§ **Data to use**
⁂

From an optimization exercise on the open Yosys and OpenROAD flow, aimed at small area; shortcuts taken in it are not production practice. At most, simulation tests tie the RTL to the original design; equivalence was not proved.

==> inputs of indigo <==
## FIR_filter
module FIR_filter #(parameter order = 10)(
	input logic clk,
	input logic reset,
	input logic x_valid,
	input logic signed [23:0] x,
	input logic [16*order - 1:0] h,
	output logic signed [39:0] y
);
	localparam int R = order - 1;		 
	logic [23:0] ring [0:R - 1];		 
	logic [23:0] hold;			 
	logic [3:0] age;			 
	logic pend;				 
	logic ins;				 
	logic last;				 
	logic [3:0] left;			 
	logic [3:0] nvalid;			 
	logic [39:0] acc;
	wire [23:0] tail = ring[R - 1];
	wire [23:0] smp = last ? hold : tail;
	logic [3:0] age_n, left_n, nvalid_n;
	logic pend_n;
	always_comb begin
		if (reset) begin
			pend_n = 1'b0;
			left_n = '0;
			nvalid_n = '0;
			age_n = R - 1;
		end else if (x_valid) begin
			pend_n = 1'b1;
			left_n = order;
			nvalid_n = (nvalid == order) ? nvalid : nvalid + 4'd1;
			age_n = (age == 0) ? R : age;
		end else begin
			pend_n = pend & ~ins;
			left_n = (left != 0) ? left - 4'd1 : left;
			nvalid_n = nvalid;
			if (pend && !ins)
  ...
clock: 10.0 ns
lec_check: 0
cap_margin: 0
core_margin: 2
core_utilization: 40
cts_buf_list: sky130_fd_sc_hd__clkbuf_8
cts_cluster_diameter: 50
cts_cluster_size: 16
slew_margin: 0
synth_hierarchical: 1
standard.sh (not shown) runs the stock make flow with config.mk's settings and CLKGATE_MAP_FILE= SYNTH_SCRIPT=/design/flow/synth_recipe.tcl, a recipe that flattens the netlist after the stock synthesis.
==> flow/flow/run.sh <==
#!/bin/bash
# The standard layout, with three changes to how it is made:
#  - ports are buffered with the smallest buffer (buf_1) instead of the default choice;
#  - before floorplanning, combinational cells that synthesis upsized are set back to their
#    smallest size (downsize.tcl); the flow's timing repair upsizes again where needed;
#  - clock tree synthesis adds no dummy load cells.
# make's full output goes to flow_make.log; each step's log is under orfs/logs/.
set -euo pipefail
here=$(pwd)
bash standard.sh \
  "BUFFER_PORTS_ARGS=-buffer_cell sky130_fd_sc_hd__buf_1" \
  "PRE_FLOORPLAN_TCL=$here/flow/downsize.tcl" \
  "CTS_ARGS=-sink_clustering_enable -repair_clock_nets -sink_clustering_size 16 -sink_clustering_max_diameter 50 -buf_list sky130_fd_sc_hd__clkbuf_8 -dont_use_dummy_load" \
  finish > "$here/flow_make.log" 2>&1
==> flow/flow/downsize.tcl <==
# Set every combinational cell that is not a buffer, delay or clock cell to the smallest
# size of its kind (for example a22oi_2 -> a22oi_1). Sequential cells are left alone.
set db [ord::get_db]
set n 0
foreach inst [[ord::get_db_block] getInsts] {
  set master [$inst getMaster]
  set name [$master getName]
  if { ![regexp {^sky130_fd_sc_hd__([a-z0-9]+)_([0-9]+)$} $name -> base drive] } { continue }
  if { [regexp {^(df|edf|sdf|sedf|dl|clk|buf|dly|conb|tap|fill|decap|diode|probe|lpflow)} $base] } { continue }
  set best $master
  foreach d {0 1 2} {
    set cand [$db findMaster "sky130_fd_sc_hd__${base}_$d"]
    if { $cand ne "NULL" && [$cand getWidth] < [[set best] getWidth] } { set best $cand }
  }
  if { $best ne $master } {
    replace_cell [$inst getName] [$best getName]
    incr n
  }
}
puts "downsize.tcl: resized $n instances"
==> harbor: changes against indigo <==
--- a/flow/design.v
+++ b/flow/design.v
@@ -4,17 +4,17 @@
 	input logic [23:0] b,
 	input logic [39:0] acc,
 	output logic [39:0] p
 );
 	wire one0 = a[0] ^ 1'b0;
 	wire two0 = (a[1] & ~a[0] & ~1'b0) | (~a[1] & a[0] & 1'b0);
 	wire neg0 = a[1];
 	wire pp0_0;
-	booth_sel0 u_pp0_0 (one0, neg0, b[0], pp0_0);
+	booth_sel u_pp0_0 (one0, two0, neg0, b[0], 1'b0, pp0_0);
 	wire pp0_1;
 	booth_sel u_pp0_1 (one0, two0, neg0, b[1], b[0], pp0_1);
 	wire pp0_2;
 	booth_sel u_pp0_2 (one0, two0, neg0, b[2], b[1], pp0_2);
 	wire pp0_3;
 	booth_sel u_pp0_3 (one0, two0, neg0, b[3], b[2], pp0_3);
 	wire pp0_4;
 	booth_sel u_pp0_4 (one0, two0, neg0, b[4], b[3], pp0_4);
@@ -57,17 +57,17 @@
 	wire pp0_23;
 	booth_sel u_pp0_23 (one0, two0, neg0, b[23], b[22], pp0_23);
 	wire pp0_24;
 	booth_sel_n u_pp0_24 (one0, two0, neg0, b[23], b[23], pp0_24);
 	wire one1 = a[2] ^ a[1];
 	wire two1 = (a[3] & ~a[2] & ~a[1]) | (~a[3] & a[2] & a[1]);
 	wire neg1 = a[3];
 	wire pp1_0;
-	booth_sel0 u_pp1_0 (one1, neg1, b[0], pp1_0);
+	booth_sel u_pp1_0 (one1, two1, neg1, b[0], 1'b0, pp1_0);
 	wire pp1_1;
 	booth_sel u_pp1_1 (one1, two1, neg1, b[1], b[0], pp1_1);
 	wire pp1_2;
 	booth_sel u_pp1_2 (one1, two1, neg1, b[2], b[1], pp1_2);
 	wire pp1_3;
 	booth_sel u_pp1_3 (one1, two1, neg1, b[3], b[2], pp1_3);
 	wire pp1_4;
 	booth_sel u_pp1_4 (one1, two1, neg1, b[4], b[3], pp1_4);
@@ -110,17 +110,17 @@
 	wire pp1_23;
 	booth_sel u_pp1_23 (one1, two1, neg1, b[23], b[22], pp1_23);
 	wire pp1_24;
 	booth_sel_n u_pp1_24 (one1, two1, neg1, b[23], b[23], pp1_24);
 	wire one2 = a[4] ^ a[3];
 	wire two2 = (a[5] & ~a[4] & ~a[3]) | (~a[5] & a[4] & a[3]);
 	wire neg2 = a[5];
 	wire pp2_0;
-	booth_sel0 u_pp2_0 (one2, neg2, b[0], pp2_0);
+	booth_sel u_pp2_0 (one2, two2, neg2, b[0], 1'b0, pp2_0);
 	wire pp2_1;
 	booth_sel u_pp2_1 (one2, two2, neg2, b[1], b[0], pp2_1);
 	wire pp2_2;
 	booth_sel u_pp2_2 (one2, two2, neg2, b[2], b[1], pp2_2);
 	wire pp2_3;
 	booth_sel u_pp2_3 (one2, two2, neg2, b[3], b[2], pp2_3);
 	wire pp2_4;
 	booth_sel u_pp2_4 (one2, two2, neg2, b[4], b[3], pp2_4);
@@ -163,17 +163,17 @@
 	wire pp2_23;
 	booth_sel u_pp2_23 (one2, two2, neg2, b[23], b[22], pp2_23);
 	wire pp2_24;
 	booth_sel_n u_pp2_24 (one2, two2, neg2, b[23], b[23], pp2_24);
 	wire one3 = a[6] ^ a[5];
 	wire two3 = (a[7] & ~a[6] & ~a[5]) | (~a[7] & a[6] & a[5]);
 	wire neg3 = a[7];
 	wire pp3_0;
-	booth_sel0 u_pp3_0 (one3, neg3, b[0], pp3_0);
+	booth_sel u_pp3_0 (one3, two3, neg3, b[0], 1'b0, pp3_0);
 	wire pp3_1;
 	booth_sel u_pp3_1 (one3, two3, neg3, b[1], b[0], pp3_1);
 	wire pp3_2;
 	booth_sel u_pp3_2 (one3, two3, neg3, b[2], b[1], pp3_2);
 	wire pp3_3;
 	booth_sel u_pp3_3 (one3, two3, neg3, b[3], b[2], pp3_3);
 	wire pp3_4;
 	booth_sel u_pp3_4 (one3, two3, neg3, b[4], b[3], pp3_4);
@@ -216,17 +216,17 @@
 	wire pp3_23;
 	booth_sel u_pp3_23 (one3, two3, neg3, b[23], b[22], pp3_23);
 	wire pp3_24;
 	booth_sel_n u_pp3_24 (one3, two3, neg3, b[23], b[23], pp3_24);
 	wire one4 = a[8] ^ a[7];
 	wire two4 = (a[9] & ~a[8] & ~a[7]) | (~a[9] & a[8] & a[7]);
 	wire neg4 = a[9];
 	wire pp4_0;
-	booth_sel0 u_pp4_0 (one4, neg4, b[0], pp4_0);
+	booth_sel u_pp4_0 (one4, two4, neg4, b[0], 1'b0, pp4_0);
 	wire pp4_1;
 	booth_sel u_pp4_1 (one4, two4, neg4, b[1], b[0], pp4_1);
 	wire pp4_2;
 	booth_sel u_pp4_2 (one4, two4, neg4, b[2], b[1], pp4_2);
 	wire pp4_3;
 	booth_sel u_pp4_3 (one4, two4, neg4, b[3], b[2], pp4_3);
 	wire pp4_4;
 	booth_sel u_pp4_4 (one4, two4, neg4, b[4], b[3], pp4_4);
@@ -269,17 +269,17 @@
 	wire pp4_23;
 	booth_sel u_pp4_23 (one4, two4, neg4, b[23], b[22], pp4_23);
 	wire pp4_24;
 	booth_sel_n u_pp4_24 (one4, two4, neg4, b[23], b[23], pp4_24);
 	wire one5 = a[10] ^ a[9];
 	wire two5 = (a[11] & ~a[10] & ~a[9]) | (~a[11] & a[10] & a[9]);
 	wire neg5 = a[11];
 	wire pp5_0;
-	booth_sel0 u_pp5_0 (one5, neg5, b[0], pp5_0);
+	booth_sel u_pp5_0 (one5, two5, neg5, b[0], 1'b0, pp5_0);
 	wire pp5_1;
 	booth_sel u_pp5_1 (one5, two5, neg5, b[1], b[0], pp5_1);
 	wire pp5_2;
 	booth_sel u_pp5_2 (one5, two5, neg5, b[2], b[1], pp5_2);
 	wire pp5_3;
 	booth_sel u_pp5_3 (one5, two5, neg5, b[3], b[2], pp5_3);
 	wire pp5_4;
 	booth_sel u_pp5_4 (one5, two5, neg5, b[4], b[3], pp5_4);
@@ -322,17 +322,17 @@
 	wire pp5_23;
 	booth_sel u_pp5_23 (one5, two5, neg5, b[23], b[22], pp5_23);
 	wire pp5_24;
 	booth_sel_n u_pp5_24 (one5, two5, neg5, b[23], b[23], pp5_24);
 	wire one6 = a[12] ^ a[11];
 	wire two6 = (a[13] & ~a[12] & ~a[11]) | (~a[13] & a[12] & a[11]);
 	wire neg6 = a[13];
 	wire pp6_0;
-	booth_sel0 u_pp6_0 (one6, neg6, b[0], pp6_0);
+	booth_sel u_pp6_0 (one6, two6, neg6, b[0], 1'b0, pp6_0);
 	wire pp6_1;
 	booth_sel u_pp6_1 (one6, two6, neg6, b[1], b[0], pp6_1);
 	wire pp6_2;
 	booth_sel u_pp6_2 (one6, two6, neg6, b[2], b[1], pp6_2);
 	wire pp6_3;
 	booth_sel u_pp6_3 (one6, two6, neg6, b[3], b[2], pp6_3);
 	wire pp6_4;
 	booth_sel u_pp6_4 (one6, two6, neg6, b[4], b[3], pp6_4);
@@ -375,17 +375,17 @@
 	wire pp6_23;
 	booth_sel u_pp6_23 (one6, two6, neg6, b[23], b[22], pp6_23);
 	wire pp6_24;
 	booth_sel_n u_pp6_24 (one6, two6, neg6, b[23], b[23], pp6_24);
 	wire one7 = a[14] ^ a[13];
 	wire two7 = (a[15] & ~a[14] & ~a[13]) | (~a[15] & a[14] & a[13]);
 	wire neg7 = a[15];
 	wire pp7_0;
-	booth_sel0 u_pp7_0 (one7, neg7, b[0], pp7_0);
+	booth_sel u_pp7_0 (one7, two7, neg7, b[0], 1'b0, pp7_0);
 	wire pp7_1;
 	booth_sel u_pp7_1 (one7, two7, neg7, b[1], b[0], pp7_1);
 	wire pp7_2;
 	booth_sel u_pp7_2 (one7, two7, neg7, b[2], b[1], pp7_2);
 	wire pp7_3;
 	booth_sel u_pp7_3 (one7, two7, neg7, b[3], b[2], pp7_3);
 	wire pp7_4;
 	booth_sel u_pp7_4 (one7, two7, neg7, b[4], b[3], pp7_4);
@@ -445,21 +445,19 @@
 	ha_cell u_hs6 (acc[20], pp0_20, hs6, hc6);
 	wire hs7, hc7;
 	ha_cell u_hs7 (acc[21], pp0_21, hs7, hc7);
 	wire hs8, hc8;
 	ha_cell u_hs8 (acc[22], pp0_22, hs8, hc8);
 	wire hs9, hc9;
 	ha_cell u_hs9 (acc[23], pp0_23, hs9, hc9);
 	wire s0, c0;
-	assign s0 = ~(acc[24] ^ pp0_24);
-	assign c0 = acc[24] | pp0_24;
+	fa_cell u_s0 (acc[24], 1'b1, pp0_24, s0, c0);
 	wire hs10, hc10;
-	assign hs10 = ~acc[25];
-	assign hc10 = acc[25];
+	ha_cell u_hs10 (acc[25], 1'b1, hs10, hc10);
 	wire hs11, hc11;
 	ha_cell u_hs11 (acc[8], neg4, hs11, hc11);
 	wire hs12, hc12;
 	ha_cell u_hs12 (acc[9], pp0_9, hs12, hc12);
 	wire s1, c1;
 	fa_cell u_s1 (acc[10], neg5, pp0_10, s1, c1);
 	wire hs13, hc13;
 	ha_cell u_hs13 (pp1_8, pp2_6, hs13, hc13);
@@ -553,36 +551,33 @@
 	fa_cell u_s42 (pp6_13, pp7_11, c0, s42, c42);
 	wire s43, c43;
 	fa_cell u_s43 (acc[26], hc10, pp1_24, s43, c43);
 	wire s44, c44;
 	fa_cell u_s44 (pp2_22, pp3_20, pp4_18, s44, c44);
 	wire s45, c45;
 	fa_cell u_s45 (pp5_16, pp6_14, pp7_12, s45, c45);
 	wire s46, c46;
-	assign s46 = ~(acc[27] ^ pp2_23);
-	assign c46 = acc[27] | pp2_23;
+	fa_cell u_s46 (acc[27], 1'b1, pp2_23, s46, c46);
 	wire s47, c47;
 	fa_cell u_s47 (pp3_21, pp4_19, pp5_17, s47, c47);
 	wire hs17, hc17;
 	ha_cell u_hs17 (pp6_15, pp7_13, hs17, hc17);
 	wire s48, c48;
 	fa_cell u_s48 (acc[28], pp2_24, pp3_22, s48, c48);
 	wire s49, c49;
 	fa_cell u_s49 (pp4_20, pp5_18, pp6_16, s49, c49);
 	wire s50, c50;
-	assign s50 = ~(acc[29] ^ pp3_23);
-	assign c50 = acc[29] | pp3_23;
+	fa_cell u_s50 (acc[29], 1'b1, pp3_23, s50, c50);
 	wire hs18, hc18;
 	ha_cell u_hs18 (pp4_21, pp5_19, hs18, hc18);
 	wire s51, c51;
 	fa_cell u_s51 (acc[30], pp3_24, pp4_22, s51, c51);
 	wire hs19, hc19;
-	assign hs19 = ~acc[31];
-	assign hc19 = acc[31];
+	ha_cell u_hs19 (acc[31], 1'b1, hs19, hc19);
 	wire hs20, hc20;
 	ha_cell u_hs20 (acc[4], neg2, hs20, hc20);
 	wire hs21, hc21;
 	ha_cell u_hs21 (acc[5], pp0_5, hs21, hc21);
 	wire s52, c52;
 	fa_cell u_s52 (acc[6], neg3, pp0_6, s52, c52);
 	wire hs22, hc22;
 	ha_cell u_hs22 (pp1_4, pp2_2, hs22, hc22);
@@ -686,25 +681,23 @@
 	fa_cell u_s100 (hs19, pp4_23, pp5_21, s100, c100);
 	wire s101, c101;
 	fa_cell u_s101 (pp6_19, pp7_17, c51, s101, c101);
 	wire s102, c102;
 	fa_cell u_s102 (acc[32], hc19, pp4_24, s102, c102);
 	wire s103, c103;
 	fa_cell u_s103 (pp5_22, pp6_20, pp7_18, s103, c103);
 	wire s104, c104;
-	assign s104 = ~(acc[33] ^ pp5_23);
-	assign c104 = acc[33] | pp5_23;
+	fa_cell u_s104 (acc[33], 1'b1, pp5_23, s104, c104);
 	wire hs24, hc24;
 	ha_cell u_hs24 (pp6_21, pp7_19, hs24, hc24);
 	wire s105, c105;
 	fa_cell u_s105 (acc[34], pp5_24, pp6_22, s105, c105);
 	wire hs25, hc25;
-	assign hs25 = ~acc[35];
-	assign hc25 = acc[35];
+	ha_cell u_hs25 (acc[35], 1'b1, hs25, hc25);
 	wire hs26, hc26;
 	ha_cell u_hs26 (acc[2], neg1, hs26, hc26);
 	wire hs27, hc27;
 	ha_cell u_hs27 (acc[3], pp0_3, hs27, hc27);
 	wire s106, c106;
 	fa_cell u_s106 (pp0_4, pp1_2, pp2_0, s106, c106);
 	wire s107, c107;
 	fa_cell u_s107 (pp1_3, pp2_1, hc20, s107, c107);
@@ -766,18 +759,17 @@
 	fa_cell u_s135 (hs24, c102, c103, s135, c135);
 	wire s136, c136;
 	fa_cell u_s136 (pp7_20, hc24, c104, s136, c136);
 	wire s137, c137;
 	fa_cell u_s137 (hs25, pp6_23, pp7_21, s137, c137);
 	wire s138, c138;
 	fa_cell u_s138 (acc[36], hc25, pp6_24, s138, c138);
 	wire hs28, hc28;
-	assign hs28 = ~acc[37];
-	assign hc28 = acc[37];
+	ha_cell u_hs28 (acc[37], 1'b1, hs28, hc28);
 	wire hs29, hc29;
 	ha_cell u_hs29 (acc[0], neg0, hs29, hc29);
 	wire hs30, hc30;
 	ha_cell u_hs30 (acc[1], pp0_1, hs30, hc30);
 	wire s139, c139;
 	fa_cell u_s139 (pp0_2, pp1_0, hs26, s139, c139);
 	wire s140, c140;
 	fa_cell u_s140 (pp1_1, hc26, hs27, s140, c140);
@@ -847,18 +839,17 @@
 	fa_cell u_s172 (c105, s137, c136, s172, c172);
 	wire s173, c173;
 	fa_cell u_s173 (pp7_22, c137, s138, s173, c173);
 	wire s174, c174;
 	fa_cell u_s174 (hs28, pp7_23, c138, s174, c174);
 	wire s175, c175;
 	fa_cell u_s175 (acc[38], hc28, pp7_24, s175, c175);
 	wire hs31, hc31;
-	assign hs31 = ~acc[39];
-	assign hc31 = acc[39];
+	ha_cell u_hs31 (acc[39], 1'b1, hs31, hc31);
 	wire hs32, hc32;
 	ha_cell u_hs32 (pp0_0, hs29, hs32, hc32);
 	assign p[0] = hs32;
 	wire s176, c176;
 	fa_cell u_s176 (hc29, hs30, hc32, s176, c176);
 	assign p[1] = s176;
 	wire s177, c177;
 	fa_cell u_s177 (hc30, s139, c176, s177, c177);
@@ -1124,84 +1115,71 @@
 	input logic two,
 	input logic neg,
 	input logic b0,
 	input logic b1,
 	output logic p
 );
 	assign p = ~(((one & b0) | (two & b1)) ^ neg);
 endmodule
-module booth_sel0 (
-	input logic one,
-	input logic neg,
-	input logic b0,
-	output logic p
-);
-	assign p = (one & b0) ^ neg;
-endmodule
 `timescale 1ns/1ps
 module FIR_filter #(parameter order = 10)(
 	input logic clk,
 	input logic reset,
 	input logic x_valid,
 	input logic signed [23:0] x,
 	input logic [16*order - 1:0] h,
 	output logic signed [39:0] y
 );
-	localparam int R = order - 1;		 
-	logic [23:0] ring [0:R - 1];		 
+	logic [23:0] ring [0:order - 1];	 
 	logic [23:0] hold;			 
 	logic [3:0] age;			 
 	logic pend;				 
-	logic ins;				 
-	logic last;				 
 	logic [3:0] left;			 
 	logic [3:0] nvalid;			 
+	logic [15:0] tap;			 
 	logic [39:0] acc;
-	wire [23:0] tail = ring[R - 1];
-	wire [23:0] smp = last ? hold : tail;
-	logic [3:0] age_n, left_n, nvalid_n;
-	logic pend_n;
+	wire ins = pend & (age == order - 1);
+	wire [23:0] smp = ins ? hold : ring[order - 1];
+	logic [3:0] age_n, left_n, nvalid_n, k_n;
+	logic pend_n, use_n;
 	always_comb begin
 		if (reset) begin
 			pend_n = 1'b0;
 			left_n = '0;
 			nvalid_n = '0;
-			age_n = R - 1;
-		end else if (x_valid) begin
-			pend_n = 1'b1;
-			left_n = order;
-			nvalid_n = (nvalid == order) ? nvalid : nvalid + 4'd1;
-			age_n = (age == 0) ? R : age;
+			age_n = order - 1;
 		end else begin
-			pend_n = pend & ~ins;
-			left_n = (left != 0) ? left - 4'd1 : left;
-			nvalid_n = nvalid;
-			if (pend && !ins)
-				age_n = (age == 1) ? R : age - 4'd1;	 
-			else
-				age_n = (age == 0) ? R - 1 : age - 4'd1;	 
+			age_n = (ins || age == 0) ? order - 1 : age - 4'd1;
+			if (x_valid) begin
+				pend_n = 1'b1;
+				left_n = order;
+				nvalid_n = (nvalid == order) ? nvalid : nvalid + 4'd1;
+			end else begin
+				pend_n = pend & ~ins;
+				left_n = (left != 0) ? left - 4'd1 : left;
+				nvalid_n = nvalid;
+			end
 		end
+		k_n = (pend_n && age_n == order - 1) ? 4'd0 : pend_n ? age_n + 4'd1 : age_n;
+		use_n = (left_n != 0) && (k_n < nvalid_n);
 	end
-	wire [3:0] k = last ? 4'd0 : age;
-	wire use_k = (left != 0) && (k < nvalid);
-	logic [15:0] tap;
+	logic [15:0] tap_n;
 	always_comb begin
-		tap = '0;
+		tap_n = '0;
 		for (int j = 0; j < order; j++)
-			if (use_k && k == j) tap = tap | h[16*j +: 16];
+			if (use_n && k_n == j) tap_n = tap_n | h[16*j +: 16];
 	end
 	logic [39:0] sum;
 	mac_mult u_mult (.a(tap), .b(smp), .acc(acc), .p(sum));
 	always_ff @(posedge clk) begin
-		ring[0] <= ins ? hold : tail;
-		for (int i = 1; i < R; i++) ring[i] <= ring[i - 1];
+		ring[0] <= smp;
+		for (int i = 1; i < order; i++) ring[i] <= ring[i - 1];
 		if (x_valid) hold <= x;
 		acc <= x_valid ? 40'd0 : sum;
+		tap <= tap_n;
 		pend <= pend_n;
-		ins <= pend_n && age_n == R;
-		last <= left_n == 1;
 		left <= left_n;
 		nvalid <= nvalid_n;
 		age <= age_n;
 	end
 	assign y = acc;
 endmodule
==> flow/run.sh (new file) <==
#!/bin/bash
# synth_recipe.tcl (not shown) runs the flow's synth.tcl, then flattens the netlist and writes it again
# the make line also repeats each setting of config.mk as NAME=value (left out here)
make -C /OpenROAD-flow-scripts/flow DESIGN_CONFIG=/design/flow/config.mk WORK_HOME=/design/flow/orfs CLKGATE_MAP_FILE= SYNTH_SCRIPT=/design/flow/synth_recipe.tcl finish
Settings changed: CAP_MARGIN 0 to 20, CTS_BUF_LIST sky130_fd_sc_hd__clkbuf_8 to sky130_fd_sc_hd__clkbuf_4, CTS_CLUSTER_DIAMETER 50 to default, CTS_CLUSTER_SIZE 16 to default, SLEW_MARGIN 0 to 20.
removed: flow/flow/run.sh
removed: flow/flow/downsize.tcl
removed: flow/standard.sh
==> key figures <==
Timing
  – Slew HR: 19.3%

Layout
  – # clk buffers: 31
  – Fillers: 4,300

Detailed routing
  – Routed WL per cell: 21.6 um
  – Vias: 13,097
  – Met1 wire length: 22.8 mm

CTS
  – CTS sink count: 295
  – Clk latency of the worst-skew pair: 0.64 ns

Status
  – Status: timing/DRC/antenna clean

Floorplanning
  – Core region area: 0.0441 mm2
The numbers above come from indigo.

==> key figures <==
Status
  – Status: timing/DRC/antenna clean

CTS
  – CTS sink count: 333
  – Clk latency of the worst-skew pair: 0.83 ns

Detailed routing
  – Vias: 13,791
  – Met1 wire length: 22.0 mm
  – Routed WL per cell: 21.1 um

Layout
  – # clk buffers: 122

Timing
  – Slew HR: 27.8%

Floorplanning
  – Core region area: 0.0479 mm2
The numbers above come from harbor.

For indigo, only the layout was checked, not whether the RTL still works.

what the ideal ports hide:
No port has a modelled driver above. Below, the same layouts with a new extraction and two added sets of constraints. Step 1, drivers: a clkbuf_16 drives clk and a buf_2 each remaining input, both assumed. Step 2 times the ports against the registers' clock, not the clock port: input delays grow and output delays shrink by t, the midpoint of the rising clock arrivals with the driver on. Three values: ideal ports, drivers, drivers and shift; two values: the first two.
run | t, ns | setup slack, ns | worst setup path after step 2 | worst register clock-pin slew, ns | worst slew at a driven data input, ns
indigo | 0.660 | 1.144 / 1.144 / 0.988 | input to register | 0.09 / 0.09 | 0.08
harbor | 0.846 | 1.692 / 1.692 / 1.692 | register to register | 0.08 / 0.08 | 0.06
After both steps every run listed still meets setup and hold. For indigo, which loses most, drivers alone change the setup slack by 0.000 ns; drivers and shift together by -0.156 ns.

⁂

§ **Problem requirements**
The word is "signed". Copy every line above where it appears.

§ **Response area**
	input logic signed [23:0] x,
	output logic signed [39:0] y
 	input logic signed [23:0] x,
 	output logic signed [39:0] y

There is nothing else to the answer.